The alteration can have direct or indirect effects on the DNA: the induction of mutations, mistimed event activation, and direct DNA damage leading to mutations. The permanent, heritable changes can affect either somatic cells of the organism or germ cells to be passed on to future generations. Cells prevent expression of the genotoxic mutation by either DNA repair or apoptosis; however, the damage may not always be fixed leading to mutagenesis.
the Detection of 8-OHdG Principle of Work
High levels of reactive oxygen species (ROS) might result in structural and/or genetic changes in cells modulating initial steps of carcinogenesis. As the accumulation of ROS and subsequent oxidative damage is commonly observed and widely studied in inflammatory diseases, thus, inflammation-induced ROS are linked to mutations in proto-oncogenes and tumor suppressor genes during cancer progression.

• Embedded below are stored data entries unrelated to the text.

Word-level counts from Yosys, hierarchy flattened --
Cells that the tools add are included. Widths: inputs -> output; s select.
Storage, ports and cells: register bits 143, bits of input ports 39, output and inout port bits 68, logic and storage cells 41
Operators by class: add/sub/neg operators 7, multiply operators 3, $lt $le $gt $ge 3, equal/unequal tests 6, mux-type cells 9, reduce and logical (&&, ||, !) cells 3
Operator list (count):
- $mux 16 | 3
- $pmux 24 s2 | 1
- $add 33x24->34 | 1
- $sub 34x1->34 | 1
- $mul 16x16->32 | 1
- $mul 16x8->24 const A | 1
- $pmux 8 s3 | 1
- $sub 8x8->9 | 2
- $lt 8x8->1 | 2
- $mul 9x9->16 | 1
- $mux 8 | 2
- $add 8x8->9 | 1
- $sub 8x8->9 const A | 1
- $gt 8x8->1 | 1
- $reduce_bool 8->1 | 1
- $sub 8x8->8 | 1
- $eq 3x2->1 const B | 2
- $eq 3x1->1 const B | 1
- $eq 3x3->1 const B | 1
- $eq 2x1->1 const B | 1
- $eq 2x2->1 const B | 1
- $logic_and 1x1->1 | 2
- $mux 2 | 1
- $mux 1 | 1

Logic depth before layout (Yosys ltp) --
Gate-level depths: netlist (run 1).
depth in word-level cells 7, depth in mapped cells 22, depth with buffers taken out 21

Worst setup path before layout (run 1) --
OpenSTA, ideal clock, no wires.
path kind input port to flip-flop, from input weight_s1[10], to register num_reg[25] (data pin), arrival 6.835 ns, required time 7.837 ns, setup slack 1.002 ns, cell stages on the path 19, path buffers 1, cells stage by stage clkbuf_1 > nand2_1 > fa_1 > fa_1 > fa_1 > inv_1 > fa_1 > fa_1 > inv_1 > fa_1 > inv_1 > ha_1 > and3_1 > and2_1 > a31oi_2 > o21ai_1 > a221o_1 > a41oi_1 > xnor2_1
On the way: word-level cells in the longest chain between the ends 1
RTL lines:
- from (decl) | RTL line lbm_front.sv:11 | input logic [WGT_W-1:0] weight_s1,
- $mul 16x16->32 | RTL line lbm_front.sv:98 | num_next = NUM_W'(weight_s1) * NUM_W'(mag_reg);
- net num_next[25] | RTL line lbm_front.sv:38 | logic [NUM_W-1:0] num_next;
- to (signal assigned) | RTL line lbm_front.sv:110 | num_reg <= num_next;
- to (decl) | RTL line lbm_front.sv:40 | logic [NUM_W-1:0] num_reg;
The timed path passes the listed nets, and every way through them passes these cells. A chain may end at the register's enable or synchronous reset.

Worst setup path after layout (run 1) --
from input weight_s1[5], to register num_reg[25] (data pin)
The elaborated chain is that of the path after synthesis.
--- src/design/text_console_writer_core_defines.svh ---
// Assertion macros shared by the console writer modules.
`ifndef TEXT_CONSOLE_WRITER_CORE_DEFINES_SVH
`define TEXT_CONSOLE_WRITER_CORE_DEFINES_SVH
`ifndef SYNTHESIS
`define TCW_ASSERT(label, prop) \
    label: assert property (@(posedge clk) disable iff (!rst_n) prop) \
        else $error("tcw: check failed");
`define TCW_ASSERT_MSG(label, prop, msg) \
    label: assert property (@(posedge clk) disable iff (!rst_n) prop) else $error(msg);
`else
`define TCW_ASSERT(label, prop)
`define TCW_ASSERT_MSG(label, prop, msg)
`endif
`endif

--- src/design/tcw_pkg.sv ---
package tcw_pkg;

    localparam int ADDR_W = 13;
    localparam int N_W    = 14;
    localparam int CELLS  = 1 << ADDR_W;

    localparam logic [7:0] MAX_COLS   = 8'd128;
    localparam logic [6:0] MAX_ROWS   = 7'd64;
    localparam logic [6:0] MIN_ROWS   = 7'd2;
    localparam logic [7:0] COLS_RESET = 8'd80;
    localparam logic [6:0] ROWS_RESET = 7'd25;
    localparam logic [7:0] ATTR_RESET = 8'h07;

    localparam logic [7:0] CH_NEWLINE = 8'h0A;
    localparam logic [7:0] CH_RETURN  = 8'h0D;

    localparam logic [1:0] OP_PUT   = 2'd0;
    localparam logic [1:0] OP_READ  = 2'd1;
    localparam logic [1:0] OP_CLEAR = 2'd2;
    localparam logic [1:0] OP_NOP   = 2'd3;

    localparam logic [1:0] CFG_COLUMNS   = 2'd0;
    localparam logic [1:0] CFG_ROWS      = 2'd1;
    localparam logic [1:0] CFG_ATTRIBUTE = 2'd2;

    localparam logic [1:0] MODE_NONE  = 2'd0;
    localparam logic [1:0] MODE_COPY  = 2'd1;
    localparam logic [1:0] MODE_ZERO  = 2'd2;
    localparam logic [1:0] MODE_CLEAR = 2'd3;

    typedef struct packed {
        logic [1:0]  opcode;
        logic [7:0]  char_code;
        logic [12:0] cell_index;
    } tcw_req_t;

    typedef struct packed {
        logic [7:0] cell_char;
        logic [7:0] cell_attr;
        logic [7:0] cursor_col;
        logic [5:0] cursor_row;
        logic       scrolled;
    } tcw_rsp_t;

    typedef struct packed {
        logic       accept;
        logic       exec;
        logic       finish;
        logic [1:0] mode;
    } tcw_cmd_t;

    typedef struct packed {
        logic op_put;
        logic op_clear;
        logic scroll;
        logic last;
    } tcw_sts_t;

endpackage
`src/rtl/trrag_pkg.sv`:
```
// Package for the tiled row-repeat address generator.
// Holds field widths, tile geometry, register indexes, divider handshake types
// and the face-ordered index function. No dependencies.
`timescale 1ns / 1ps

package trrag_pkg;

  localparam int TILE_ID_W = 24;
  localparam int POS_W     = 5;
  localparam int IDX_W     = 10;
  localparam int CFG_IDX_W = 3;
  localparam int CFG_DATA_W = 17;
  localparam int ROWCOL_W  = 17;
  localparam int REPEAT_W  = 8;
  localparam int TCOUNT_W  = 12;

  localparam int TILE_LOG2 = 5;
  localparam int FACE_LOG2 = 4;
  localparam int TILE_SIDE = 1 << TILE_LOG2;
  localparam int FACE_SIDE = 1 << FACE_LOG2;
  localparam int FACES_ACROSS = TILE_SIDE / FACE_SIDE;

  typedef enum logic [CFG_IDX_W-1:0] {
    CFG_OUT_ROWS      = 3'd0,
    CFG_COLUMNS       = 3'd1,
    CFG_REPEAT        = 3'd2,
    CFG_IN_TILE_ROWS  = 3'd3,
    CFG_IN_TILES_ROW  = 3'd4,
    CFG_OUT_TILE_ROWS = 3'd5,
    CFG_OUT_TILES_ROW = 3'd6
  } cfg_idx_e;

  typedef struct packed {
    logic                 start;
    logic [TILE_ID_W-1:0] dividend;
    logic [TILE_ID_W-1:0] divisor;
  } div_req_t;

  typedef struct packed {
    logic                 done;
    logic [TILE_ID_W-1:0] quotient;
    logic [TILE_ID_W-1:0] remainder;
  } div_rsp_t;

  function automatic logic [IDX_W-1:0] face_idx(input logic [POS_W-1:0] r,
                                                 input logic [POS_W-1:0] c);
    logic [31:0] fr;
    logic [31:0] fc;
    logic [31:0] idx;
    fr  = 32'(r) >> FACE_LOG2;
    fc  = 32'(c) >> FACE_LOG2;
    idx = ((fr * 32'(FACES_ACROSS) + fc) << (2 * FACE_LOG2))
        + ((32'(r) & 32'(FACE_SIDE - 1)) << FACE_LOG2)
        + (32'(c) & 32'(FACE_SIDE - 1));
    return idx[IDX_W-1:0];
  endfunction

endpackage

```
`src/rtl/tiled_row_repeat_address_gen.sv`:
```
// Top level of the tiled row-repeat address generator.
// Depends on trrag_pkg and the serial divider trrag_div.
// An item is taken only in the idle state, so no new item is taken until the result of the last one
// has been placed in the output register; an output stall holds the result, and the next item, back.
// The shared serial divider gives one quotient bit per cycle over two 24-bit divisions, and a
// third for an element inside the extent; a shared 24x12 multiplier is combinational and its product is registered.
// Reset is asynchronous and active low; it loads register defaults and drops the held tile.
`timescale 1ns / 1ps

module tiled_row_repeat_address_gen
  import trrag_pkg::*;
(
  input  logic                  clk_i,
  input  logic                  rst_ni,
  input  logic                  cfg_we_i,
  input  logic [CFG_IDX_W-1:0]  cfg_idx_i,
  input  logic [CFG_DATA_W-1:0] cfg_data_i,
  input  logic                  in_valid_i,
  output logic                  in_ready_o,
  input  logic [TILE_ID_W-1:0]  out_tile_id_i,
  input  logic [POS_W-1:0]      row_in_tile_i,
  input  logic [POS_W-1:0]      col_in_tile_i,
  input  logic                  first_of_tile_i,
  input  logic                  last_of_tile_i,
  output logic                  out_valid_o,
  input  logic                  out_ready_i,
  output logic                  in_extent_o,
  output logic [TILE_ID_W-1:0]  src_tile_id_o,
  output logic [IDX_W-1:0]      src_elem_index_o,
  output logic [IDX_W-1:0]      dst_elem_index_o,
  output logic                  fetch_tile_o,
  output logic                  release_before_o,
  output logic                  release_after_o
);

  localparam int RowW  = TILE_ID_W + TILE_LOG2;
  localparam int ProdW = TILE_ID_W + TCOUNT_W;

  typedef enum logic [3:0] {
    S_IDLE,
    S_MAT,
    S_DIV_BATCH,
    S_WAIT_BATCH,
    S_DIV_TILE,
    S_WAIT_TILE,
    S_EXTENT,
    S_DIV_ROW,
    S_WAIT_ROW,
    S_MUL_BATCH,
    S_MUL_ROW,
    S_FINISH
  } state_e;

  logic [ROWCOL_W-1:0] orc_q;
  logic [ROWCOL_W-1:0] cc_q;
  logic [REPEAT_W-1:0] rep_q;
  logic [TCOUNT_W-1:0] itr_q;
  logic [TCOUNT_W-1:0] itpr_q;
  logic [TCOUNT_W-1:0] otr_q;
  logic [TCOUNT_W-1:0] otpr_q;

  state_e               state_q;
  logic [TILE_ID_W-1:0] tile_id_q;
  logic [POS_W-1:0]     r_q;
  logic [POS_W-1:0]     c_q;
  logic                 first_q;
  logic                 last_q;
  logic [TILE_ID_W-1:0] mat_q;
  logic [TILE_ID_W-1:0] batch_q;
  logic [TILE_ID_W-1:0] in_mat_q;
  logic [TILE_ID_W-1:0] tile_row_q;
  logic [TILE_ID_W-1:0] tile_col_q;
  logic [TILE_ID_W-1:0] irow_q;
  logic [TILE_ID_W-1:0] acc_q;
  logic                 extent_q;
  logic [TILE_ID_W-1:0] held_tile_q;
  logic                 held_valid_q;
  logic                 out_valid_q;

  logic [TCOUNT_W-1:0]  otr_nz;
  logic [TCOUNT_W-1:0]  otpr_nz;
  logic [REPEAT_W-1:0]  rep_nz;
  logic [TILE_ID_W-1:0] mul_a;
  logic [TCOUNT_W-1:0]  mul_b;
  logic [ProdW-1:0]     prod;
  logic [RowW-1:0]      orow;
  logic [RowW-1:0]      ocol;
  logic                 in_tile;
  logic                 extent;
  logic [TILE_ID_W-1:0] src_tile;
  logic                 hv_first;
  logic                 fetch;
  logic                 rel_before;
  logic                 hv_mid;
  logic                 out_free;
  div_req_t             div_req;
  div_rsp_t             div_rsp;

  assign otr_nz  = (otr_q == '0) ? TCOUNT_W'(1) : otr_q;
  assign otpr_nz = (otpr_q == '0) ? TCOUNT_W'(1) : otpr_q;
  assign rep_nz  = (rep_q == '0) ? REPEAT_W'(1) : rep_q;

  always_comb begin
    case (state_q)
      S_MAT: begin
        mul_a = TILE_ID_W'(otr_nz);
        mul_b = otpr_nz;
      end
      S_MUL_BATCH: begin
        mul_a = batch_q;
        mul_b = itr_q;
      end
      default: begin
        mul_a = acc_q;
        mul_b = itpr_q;
      end
    endcase
  end

  assign prod = ProdW'(mul_a) * ProdW'(mul_b);

  always_comb begin
    div_req = '0;
    case (state_q)
      S_DIV_BATCH: begin
        div_req.start    = 1'b1;
        div_req.dividend = tile_id_q;
        div_req.divisor  = mat_q;
      end
      S_DIV_TILE: begin
        div_req.start    = 1'b1;
        div_req.dividend = in_mat_q;
        div_req.divisor  = TILE_ID_W'(otpr_nz);
      end
      S_DIV_ROW: begin
        div_req.start    = 1'b1;
        div_req.dividend = orow[TILE_ID_W-1:0];
        div_req.divisor  = TILE_ID_W'(rep_nz);
      end
      default: begin
        div_req = '0;
      end
    endcase
  end

  trrag_div #(
    .Width(TILE_ID_W)
  ) u_div (
    .clk_i (clk_i),
    .rst_ni(rst_ni),
    .req_i (div_req),
    .rsp_o (div_rsp)
  );

  assign orow    = {tile_row_q, TILE_LOG2'(0)} + RowW'(r_q);
  assign ocol    = {tile_col_q, TILE_LOG2'(0)} + RowW'(c_q);
  assign in_tile = (32'(r_q) < 32'(TILE_SIDE)) && (32'(c_q) < 32'(TILE_SIDE));
  assign extent  = in_tile && (orow < RowW'(orc_q)) && (ocol < RowW'(cc_q));

  assign src_tile   = acc_q;
  assign hv_first   = first_q ? 1'b0 : held_valid_q;
  assign fetch      = extent_q && (!hv_first || (held_tile_q != src_tile));
  assign rel_before = fetch && hv_first;
  assign hv_mid     = hv_first || extent_q;
  assign out_free   = !out_valid_q || out_ready_i;

  always_ff @(posedge clk_i or negedge rst_ni) begin
    if (!rst_ni) begin
      orc_q  <= ROWCOL_W'(32);
      cc_q   <= ROWCOL_W'(32);
      rep_q  <= REPEAT_W'(1);
      itr_q  <= TCOUNT_W'(1);
      itpr_q <= TCOUNT_W'(1);
      otr_q  <= TCOUNT_W'(1);
      otpr_q <= TCOUNT_W'(1);
    end else if (cfg_we_i) begin
      case (cfg_idx_e'(cfg_idx_i))
        CFG_OUT_ROWS:      orc_q  <= cfg_data_i[ROWCOL_W-1:0];
        CFG_COLUMNS:       cc_q   <= cfg_data_i[ROWCOL_W-1:0];
        CFG_REPEAT:        rep_q  <= cfg_data_i[REPEAT_W-1:0];
        CFG_IN_TILE_ROWS:  itr_q  <= cfg_data_i[TCOUNT_W-1:0];
        CFG_IN_TILES_ROW:  itpr_q <= cfg_data_i[TCOUNT_W-1:0];
        CFG_OUT_TILE_ROWS: otr_q  <= cfg_data_i[TCOUNT_W-1:0];
        CFG_OUT_TILES_ROW: otpr_q <= cfg_data_i[TCOUNT_W-1:0];
        default: begin
        end
      endcase
    end
  end

  always_ff @(posedge clk_i or negedge rst_ni) begin
    if (!rst_ni) begin
      state_q      <= S_IDLE;
      held_valid_q <= 1'b0;
      held_tile_q  <= '0;
      out_valid_q  <= 1'b0;
    end else begin
      if (out_valid_q && out_ready_i && (state_q != S_FINISH)) begin
        out_valid_q <= 1'b0;
      end
      case (state_q)
        S_IDLE: begin
          if (in_valid_i) begin
            tile_id_q <= out_tile_id_i;
            r_q       <= row_in_tile_i;
            c_q       <= col_in_tile_i;
            first_q   <= first_of_tile_i;
            last_q    <= last_of_tile_i;
            state_q   <= S_MAT;
          end
        end
        S_MAT: begin
          mat_q   <= prod[TILE_ID_W-1:0];
          state_q <= S_DIV_BATCH;
        end
        S_DIV_BATCH: state_q <= S_WAIT_BATCH;
        S_WAIT_BATCH: begin
          if (div_rsp.done) begin
            batch_q  <= div_rsp.quotient;
            in_mat_q <= div_rsp.remainder;
            state_q  <= S_DIV_TILE;
          end
        end
        S_DIV_TILE: state_q <= S_WAIT_TILE;
        S_WAIT_TILE: begin
          if (div_rsp.done) begin
            tile_row_q <= div_rsp.quotient;
            tile_col_q <= div_rsp.remainder;
            state_q    <= S_EXTENT;
          end
        end
        S_EXTENT: begin
          extent_q <= extent;
          acc_q    <= '0;
          state_q  <= extent ? S_DIV_ROW : S_FINISH;
        end
        S_DIV_ROW: state_q <= S_WAIT_ROW;
        S_WAIT_ROW: begin
          if (div_rsp.done) begin
            irow_q  <= div_rsp.quotient;
            state_q <= S_MUL_BATCH;
          end
        end
        S_MUL_BATCH: begin
          acc_q   <= prod[TILE_ID_W-1:0] + TILE_ID_W'(irow_q >> TILE_LOG2);
          state_q <= S_MUL_ROW;
        end
        S_MUL_ROW: begin
          acc_q   <= prod[TILE_ID_W-1:0] + tile_col_q;
          state_q <= S_FINISH;
        end
        S_FINISH: begin
          if (out_free) begin
            out_valid_q      <= 1'b1;
            in_extent_o      <= extent_q;
            src_tile_id_o    <= extent_q ? src_tile : '0;
            src_elem_index_o <= extent_q ? face_idx(irow_q[TILE_LOG2-1:0], c_q) : '0;
            dst_elem_index_o <= in_tile ? face_idx(r_q, c_q) : '0;
            fetch_tile_o     <= fetch;
            release_before_o <= rel_before;
            release_after_o  <= last_q && hv_mid;
            held_valid_q     <= last_q ? 1'b0 : hv_mid;
            if (fetch) begin
              held_tile_q <= src_tile;
            end
            state_q <= S_IDLE;
          end
        end
        default: state_q <= S_IDLE;
      endcase
    end
  end

  assign in_ready_o  = (state_q == S_IDLE);
  assign out_valid_o = out_valid_q;

`ifndef NO_ASSERTIONS
  a_one_item: assert property (@(posedge clk_i) disable iff (!rst_ni)
    in_valid_i && in_ready_o |=> !in_ready_o)
    else $error("second item accepted while one is in work");
  a_release_fetch: assert property (@(posedge clk_i) disable iff (!rst_ni)
    out_valid_o && release_before_o |-> fetch_tile_o)
    else $error("release before without a fetch");
  a_outside_zero: assert property (@(posedge clk_i) disable iff (!rst_ni)
    out_valid_o && !in_extent_o |-> !fetch_tile_o && src_tile_id_o == '0
                                    && src_elem_index_o == '0)
    else $error("outside element carries source data");
  a_held_fetch: assert property (@(posedge clk_i) disable iff (!rst_ni)
    state_q == S_FINISH && out_free && fetch && !last_q
      |=> held_valid_q && held_tile_q == src_tile_id_o)
    else $error("held tile not updated on fetch");
`endif

endmodule

```
`src/rtl/trrag_div.sv`:
```
// Serial restoring divider, one quotient bit per cycle.
// Uses the request and response types of trrag_pkg. The divisor must be nonzero.
`timescale 1ns / 1ps

module trrag_div
  import trrag_pkg::*;
#(
  parameter int Width = TILE_ID_W
) (
  input  logic     clk_i,
  input  logic     rst_ni,
  input  div_req_t req_i,
  output div_rsp_t rsp_o
);

  localparam int CntW = $clog2(Width + 1);

  logic [Width-1:0] rem_q;
  logic [Width-1:0] quo_q;
  logic [Width-1:0] dvs_q;
  logic [CntW-1:0]  cnt_q;
  logic             busy_q;
  logic             done_q;
  logic [Width:0]   shifted;
  logic [Width:0]   diff;
  logic             fits;

  assign shifted = {rem_q, quo_q[Width-1]};
  assign diff    = shifted - {1'b0, dvs_q};
  assign fits    = shifted >= {1'b0, dvs_q};

  always_ff @(posedge clk_i or negedge rst_ni) begin
    if (!rst_ni) begin
      busy_q <= 1'b0;
      done_q <= 1'b0;
      cnt_q  <= '0;
    end else begin
      done_q <= 1'b0;
      if (req_i.start) begin
        busy_q <= 1'b1;
        cnt_q  <= CntW'(Width);
      end else if (busy_q) begin
        cnt_q <= cnt_q - CntW'(1);
        if (cnt_q == CntW'(1)) begin
          busy_q <= 1'b0;
          done_q <= 1'b1;
        end
      end
    end
  end

  always_ff @(posedge clk_i) begin
    if (req_i.start) begin
      rem_q <= '0;
      quo_q <= req_i.dividend[Width-1:0];
      dvs_q <= req_i.divisor[Width-1:0];
    end else if (busy_q) begin
      rem_q <= fits ? diff[Width-1:0] : shifted[Width-1:0];
      quo_q <= {quo_q[Width-2:0], fits};
    end
  end

  assign rsp_o.done      = done_q;
  assign rsp_o.quotient  = TILE_ID_W'(quo_q);
  assign rsp_o.remainder = TILE_ID_W'(rem_q);

`ifndef NO_ASSERTIONS
  a_start_idle: assert property (@(posedge clk_i) disable iff (!rst_ni)
    req_i.start |-> !busy_q)
    else $error("divider started while busy");
  a_done_idle: assert property (@(posedge clk_i) disable iff (!rst_ni)
    done_q |-> !busy_q)
    else $error("divider done while busy");
  a_rem_bound: assert property (@(posedge clk_i) disable iff (!rst_ni)
    done_q |-> rem_q < dvs_q)
    else $error("divider remainder not below divisor");
`endif

endmodule
```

8-Hydroxy-2’-deoxy Guanosine (8-OHdG) is a single nucleotide base lesion and recognized as a biomarker of oxidative DNA damage. The detection of 8-OHdG is performed with a wide range of methodologies including immunofluorescence labeling which has certain benefits such as being performed with low numbers of cells in comparison to the analytical methods, while more cells is required to isolate relatively higher amounts of DNA for reliable quantitation of the damaged base.
When one hundred cells are counted per sample, defined object criteria are applied to determine parameters such as number of cells analyzed, number of foci per cell, their sizes, volumes and the number of cells having or not having foci.